# YOUR INSTRUCTIONS
Output the records exactly, with no line skipped.

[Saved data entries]
$ cat src/rtl/pc_unit.sv
// pc_unit: program counter and next-PC selection for the single-cycle MIPS core.
// The core drives pc_adress into the instruction ROM and picks the next PC from four
// sources: sequential, branch, jump and jump-register. It tracks RUN/HALT/FAULT status
// and counts how many times the PC advances.
// Optional feature: define PC_ALIGN_CHECK_EN to make a misaligned jr target a fault.
// Without it, a jr target is forced to word alignment.
//
//   state    | meaning
//   ---------+------------------------------------------------------------
//   ST_RUN   | normal fetch; PC advances unless halt_req or stall is set
//   ST_HALT  | halt instruction seen; PC and count frozen until reset
//   ST_FAULT | illegal next PC (out of ROM range / misaligned jr); frozen until reset
module pc_unit #(
    parameter logic [31:0] RESET_ADDR = 32'h0000_0000,
    parameter int          MEM_SIZE   = 64
) (
    input  logic        clock,
    input  logic        reset,
    input  logic        stall,
    input  logic        halt_req,
    input  logic        branch_taken,
    input  logic [31:0] branch_offset,
    input  logic        jump,
    input  logic [25:0] jump_target,
    input  logic        jump_reg,
    input  logic [31:0] reg_target,
    output logic [31:0] pc_adress,
    output logic [31:0] pc_plus4,
    output logic        halted,
    output logic        fault,
    output logic [31:0] inst_count
);

    // First byte address past the end of the instruction ROM.
    localparam logic [31:0] PC_LIMIT = 32'(MEM_SIZE * 4);

    typedef enum logic [1:0] {
        ST_RUN   = 2'd0,
        ST_HALT  = 2'd1,
        ST_FAULT = 2'd2
    } state_t;

    state_t      r_state;
    state_t      w_state_nxt;
    logic [31:0] r_pc;
    logic [31:0] w_pc_nxt;
    logic [31:0] r_count;
    logic [31:0] w_count_nxt;
    logic [31:0] w_pc_plus4;
    logic [31:0] w_jr_target;
    logic        w_jr_misaligned;
    logic [31:0] w_target;

    assign w_pc_plus4 = r_pc + 32'd4;

`ifdef PC_ALIGN_CHECK_EN
    // A jr target must already be word aligned; low bits set are reported as a fault.
    assign w_jr_target     = reg_target;
    assign w_jr_misaligned = jump_reg && (reg_target[1:0] != 2'b00);
`else
    // The low address bits are dropped so a jr always lands on a word boundary.
    logic w_unused_align_bits;
    assign w_jr_target         = {reg_target[31:2], 2'b00};
    assign w_jr_misaligned     = 1'b0;
    assign w_unused_align_bits = ^reg_target[1:0];
`endif

    // Pick the redirect target by priority: jr, j/jal, taken branch, then sequential.
    always_comb begin
        w_target = w_pc_plus4;
        if (jump_reg) begin
            w_target = w_jr_target;
        end else if (jump) begin
            w_target = {w_pc_plus4[31:28], jump_target, 2'b00};
        end else if (branch_taken) begin
            w_target = w_pc_plus4 + (branch_offset << 2);
        end
    end

    // Next state, next PC and next count. HALT and FAULT hold everything.
    always_comb begin
        w_state_nxt = r_state;
        w_pc_nxt    = r_pc;
        w_count_nxt = r_count;
        case (r_state)
            ST_RUN: begin
                if (halt_req) begin
                    w_state_nxt = ST_HALT;
                end else if (!stall) begin
                    if (w_jr_misaligned || (w_target >= PC_LIMIT)) begin
                        w_state_nxt = ST_FAULT;
                    end else begin
                        w_pc_nxt    = w_target;
                        w_count_nxt = r_count + 32'd1;
                    end
                end
            end
            ST_HALT:  w_state_nxt = ST_HALT;
            ST_FAULT: w_state_nxt = ST_FAULT;
            default:  w_state_nxt = ST_FAULT;
        endcase
    end

    // State, PC and advance counter registers. Reset overrides every other input.
    always_ff @(posedge clock) begin
        if (reset) begin
            r_state <= ST_RUN;
            r_pc    <= RESET_ADDR;
            r_count <= 32'd0;
        end else begin
            r_state <= w_state_nxt;
            r_pc    <= w_pc_nxt;
            r_count <= w_count_nxt;
        end
    end

    assign pc_adress  = r_pc;
    assign pc_plus4   = w_pc_plus4;
    assign inst_count = r_count;
    assign halted     = (r_state == ST_HALT);
    assign fault      = (r_state == ST_FAULT);

endmodule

# WRITTEN ANSWER
$ cat src/rtl/pc_unit.sv
// pc_unit: program counter and next-PC selection for the single-cycle MIPS core.
// The core drives pc_adress into the instruction ROM and picks the next PC from four
// sources: sequential, branch, jump and jump-register. It tracks RUN/HALT/FAULT status
// and counts how many times the PC advances.
// Optional feature: define PC_ALIGN_CHECK_EN to make a misaligned jr target a fault.
// Without it, a jr target is forced to word alignment.
//
//   state    | meaning
//   ---------+------------------------------------------------------------
//   ST_RUN   | normal fetch; PC advances unless halt_req or stall is set
//   ST_HALT  | halt instruction seen; PC and count frozen until reset
//   ST_FAULT | illegal next PC (out of ROM range / misaligned jr); frozen until reset
module pc_unit #(
    parameter logic [31:0] RESET_ADDR = 32'h0000_0000,
    parameter int          MEM_SIZE   = 64
) (
    input  logic        clock,
    input  logic        reset,
    input  logic        stall,
    input  logic        halt_req,
    input  logic        branch_taken,
    input  logic [31:0] branch_offset,
    input  logic        jump,
    input  logic [25:0] jump_target,
    input  logic        jump_reg,
    input  logic [31:0] reg_target,
    output logic [31:0] pc_adress,
    output logic [31:0] pc_plus4,
    output logic        halted,
    output logic        fault,
    output logic [31:0] inst_count
);

    // First byte address past the end of the instruction ROM.
    localparam logic [31:0] PC_LIMIT = 32'(MEM_SIZE * 4);

    typedef enum logic [1:0] {
        ST_RUN   = 2'd0,
        ST_HALT  = 2'd1,
        ST_FAULT = 2'd2
    } state_t;

    state_t      r_state;
    state_t      w_state_nxt;
    logic [31:0] r_pc;
    logic [31:0] w_pc_nxt;
    logic [31:0] r_count;
    logic [31:0] w_count_nxt;
    logic [31:0] w_pc_plus4;
    logic [31:0] w_jr_target;
    logic        w_jr_misaligned;
    logic [31:0] w_target;

    assign w_pc_plus4 = r_pc + 32'd4;

`ifdef PC_ALIGN_CHECK_EN
    // A jr target must already be word aligned; low bits set are reported as a fault.
    assign w_jr_target     = reg_target;
    assign w_jr_misaligned = jump_reg && (reg_target[1:0] != 2'b00);
`else
    // The low address bits are dropped so a jr always lands on a word boundary.
    logic w_unused_align_bits;
    assign w_jr_target         = {reg_target[31:2], 2'b00};
    assign w_jr_misaligned     = 1'b0;
    assign w_unused_align_bits = ^reg_target[1:0];
`endif

    // Pick the redirect target by priority: jr, j/jal, taken branch, then sequential.
    always_comb begin
        w_target = w_pc_plus4;
        if (jump_reg) begin
            w_target = w_jr_target;
        end else if (jump) begin
            w_target = {w_pc_plus4[31:28], jump_target, 2'b00};
        end else if (branch_taken) begin
            w_target = w_pc_plus4 + (branch_offset << 2);
        end
    end

    // Next state, next PC and next count. HALT and FAULT hold everything.
    always_comb begin
        w_state_nxt = r_state;
        w_pc_nxt    = r_pc;
        w_count_nxt = r_count;
        case (r_state)
            ST_RUN: begin
                if (halt_req) begin
                    w_state_nxt = ST_HALT;
                end else if (!stall) begin
                    if (w_jr_misaligned || (w_target >= PC_LIMIT)) begin
                        w_state_nxt = ST_FAULT;
                    end else begin
                        w_pc_nxt    = w_target;
                        w_count_nxt = r_count + 32'd1;
                    end
                end
            end
            ST_HALT:  w_state_nxt = ST_HALT;
            ST_FAULT: w_state_nxt = ST_FAULT;
            default:  w_state_nxt = ST_FAULT;
        endcase
    end

    // State, PC and advance counter registers. Reset overrides every other input.
    always_ff @(posedge clock) begin
        if (reset) begin
            r_state <= ST_RUN;
            r_pc    <= RESET_ADDR;
            r_count <= 32'd0;
        end else begin
            r_state <= w_state_nxt;
            r_pc    <= w_pc_nxt;
            r_count <= w_count_nxt;
        end
    end

    assign pc_adress  = r_pc;
    assign pc_plus4   = w_pc_plus4;
    assign inst_count = r_count;
    assign halted     = (r_state == ST_HALT);
    assign fault      = (r_state == ST_FAULT);

endmodule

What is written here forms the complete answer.